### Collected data
++++++++
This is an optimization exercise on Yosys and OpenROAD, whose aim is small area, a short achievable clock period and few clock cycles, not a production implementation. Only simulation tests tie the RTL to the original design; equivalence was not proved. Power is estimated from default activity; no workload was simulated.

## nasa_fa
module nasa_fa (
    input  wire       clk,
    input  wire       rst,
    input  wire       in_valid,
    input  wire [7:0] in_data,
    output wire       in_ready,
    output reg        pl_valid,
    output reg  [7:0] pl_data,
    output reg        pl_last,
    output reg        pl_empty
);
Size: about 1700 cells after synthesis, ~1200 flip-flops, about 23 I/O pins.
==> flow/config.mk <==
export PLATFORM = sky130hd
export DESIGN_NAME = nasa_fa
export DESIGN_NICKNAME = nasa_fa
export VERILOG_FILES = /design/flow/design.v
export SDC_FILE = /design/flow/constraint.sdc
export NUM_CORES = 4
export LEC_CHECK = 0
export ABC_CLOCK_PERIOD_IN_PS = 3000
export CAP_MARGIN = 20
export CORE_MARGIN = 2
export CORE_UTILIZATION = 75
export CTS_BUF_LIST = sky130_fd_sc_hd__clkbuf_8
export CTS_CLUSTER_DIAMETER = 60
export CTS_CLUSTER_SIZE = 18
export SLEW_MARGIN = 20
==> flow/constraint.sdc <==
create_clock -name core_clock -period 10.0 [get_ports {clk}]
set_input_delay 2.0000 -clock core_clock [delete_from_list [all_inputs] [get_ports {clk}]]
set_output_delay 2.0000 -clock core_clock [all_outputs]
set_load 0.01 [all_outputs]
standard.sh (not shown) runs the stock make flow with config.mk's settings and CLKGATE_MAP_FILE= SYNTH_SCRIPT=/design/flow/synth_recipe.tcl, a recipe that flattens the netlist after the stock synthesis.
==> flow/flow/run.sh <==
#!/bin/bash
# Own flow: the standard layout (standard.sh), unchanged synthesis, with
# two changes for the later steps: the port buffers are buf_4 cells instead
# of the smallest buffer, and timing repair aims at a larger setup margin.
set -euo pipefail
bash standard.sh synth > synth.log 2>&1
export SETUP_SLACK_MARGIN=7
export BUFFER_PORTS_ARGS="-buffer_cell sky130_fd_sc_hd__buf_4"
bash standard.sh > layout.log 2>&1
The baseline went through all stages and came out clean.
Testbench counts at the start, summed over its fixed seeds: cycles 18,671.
++++++++
### WHAT THE TASK REQUIRES
Copy exactly the line containing "Size: about 1700" and every line after it, ending with the last line of the records above.

### THE COMPLETED TASK
Size: about 1700 cells after synthesis, ~1200 flip-flops, about 23 I/O pins.
==> flow/config.mk <==
export PLATFORM = sky130hd
export DESIGN_NAME = nasa_fa
export DESIGN_NICKNAME = nasa_fa
export VERILOG_FILES = /design/flow/design.v
export SDC_FILE = /design/flow/constraint.sdc
export NUM_CORES = 4
export LEC_CHECK = 0
export ABC_CLOCK_PERIOD_IN_PS = 3000
export CAP_MARGIN = 20
export CORE_MARGIN = 2
export CORE_UTILIZATION = 75
export CTS_BUF_LIST = sky130_fd_sc_hd__clkbuf_8
export CTS_CLUSTER_DIAMETER = 60
export CTS_CLUSTER_SIZE = 18
export SLEW_MARGIN = 20
==> flow/constraint.sdc <==
create_clock -name core_clock -period 10.0 [get_ports {clk}]
set_input_delay 2.0000 -clock core_clock [delete_from_list [all_inputs] [get_ports {clk}]]
set_output_delay 2.0000 -clock core_clock [all_outputs]
set_load 0.01 [all_outputs]
standard.sh (not shown) runs the stock make flow with config.mk's settings and CLKGATE_MAP_FILE= SYNTH_SCRIPT=/design/flow/synth_recipe.tcl, a recipe that flattens the netlist after the stock synthesis.
==> flow/flow/run.sh <==
#!/bin/bash
# Own flow: the standard layout (standard.sh), unchanged synthesis, with
# two changes for the later steps: the port buffers are buf_4 cells instead
# of the smallest buffer, and timing repair aims at a larger setup margin.
set -euo pipefail
bash standard.sh synth > synth.log 2>&1
export SETUP_SLACK_MARGIN=7
export BUFFER_PORTS_ARGS="-buffer_cell sky130_fd_sc_hd__buf_4"
bash standard.sh > layout.log 2>&1
The baseline went through all stages and came out clean.
Testbench counts at the start, summed over its fixed seeds: cycles 18,671.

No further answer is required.